%%
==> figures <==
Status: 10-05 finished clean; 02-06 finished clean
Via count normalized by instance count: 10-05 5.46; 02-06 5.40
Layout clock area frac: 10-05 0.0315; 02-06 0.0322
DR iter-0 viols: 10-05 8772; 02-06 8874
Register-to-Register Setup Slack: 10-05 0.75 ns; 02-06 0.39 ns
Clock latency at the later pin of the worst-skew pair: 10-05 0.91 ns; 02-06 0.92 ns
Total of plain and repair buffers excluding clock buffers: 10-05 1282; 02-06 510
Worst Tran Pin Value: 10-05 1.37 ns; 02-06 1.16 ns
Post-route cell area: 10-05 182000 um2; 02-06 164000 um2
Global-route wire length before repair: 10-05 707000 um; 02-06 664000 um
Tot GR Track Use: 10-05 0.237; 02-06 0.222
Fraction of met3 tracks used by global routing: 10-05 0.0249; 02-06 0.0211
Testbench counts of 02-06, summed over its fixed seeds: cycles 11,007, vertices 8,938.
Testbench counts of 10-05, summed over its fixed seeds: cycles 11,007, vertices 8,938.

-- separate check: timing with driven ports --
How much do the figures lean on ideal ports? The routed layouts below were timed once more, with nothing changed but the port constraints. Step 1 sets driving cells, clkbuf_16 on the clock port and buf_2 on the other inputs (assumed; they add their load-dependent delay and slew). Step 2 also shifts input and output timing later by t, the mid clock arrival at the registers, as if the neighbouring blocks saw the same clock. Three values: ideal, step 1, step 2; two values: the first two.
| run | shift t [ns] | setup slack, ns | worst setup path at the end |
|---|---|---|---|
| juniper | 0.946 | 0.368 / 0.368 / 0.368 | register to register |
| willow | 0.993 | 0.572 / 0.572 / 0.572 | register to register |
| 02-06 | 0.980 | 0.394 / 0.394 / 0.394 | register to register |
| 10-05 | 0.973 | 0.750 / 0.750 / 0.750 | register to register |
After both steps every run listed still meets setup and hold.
This is an optimization exercise on Yosys and OpenROAD, whose aim is small area and a short achievable clock period, not a production implementation.
Only simulation tests tie the RTL to the original design; equivalence was not proved.
Power figures rest on the tool's default switching activity, not on a simulated workload.

File: config.mk
export PLATFORM = sky130hd
export DESIGN_NAME = cic_iq_decim
export DESIGN_NICKNAME = cic_iq_decim
export VERILOG_FILES = /design/flow/design.v
export SDC_FILE = /design/flow/constraint.sdc
export NUM_CORES = 4
export LEC_CHECK = 0
export ABC_AREA = 1
export CAP_MARGIN = 0
export CORE_MARGIN = 2
export CORE_UTILIZATION = 40
export CTS_CLUSTER_DIAMETER = 200
export CTS_CLUSTER_SIZE = 25
export SLEW_MARGIN = 0
File: constraint.sdc
create_clock -name core_clock -period 9.5 [get_ports {clk}]
set_input_delay 1.9000 -clock core_clock [delete_from_list [all_inputs] [get_ports {clk}]]
set_output_delay 1.9000 -clock core_clock [all_outputs]
set_load 0.01 [all_outputs]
%%
▶ **What to produce**:
Find and copy each line in the material above where the string "over" occurs.

▶ **Result of the exercise**:
Testbench counts of 02-06, summed over its fixed seeds: cycles 11,007, vertices 8,938.
Testbench counts of 10-05, summed over its fixed seeds: cycles 11,007, vertices 8,938.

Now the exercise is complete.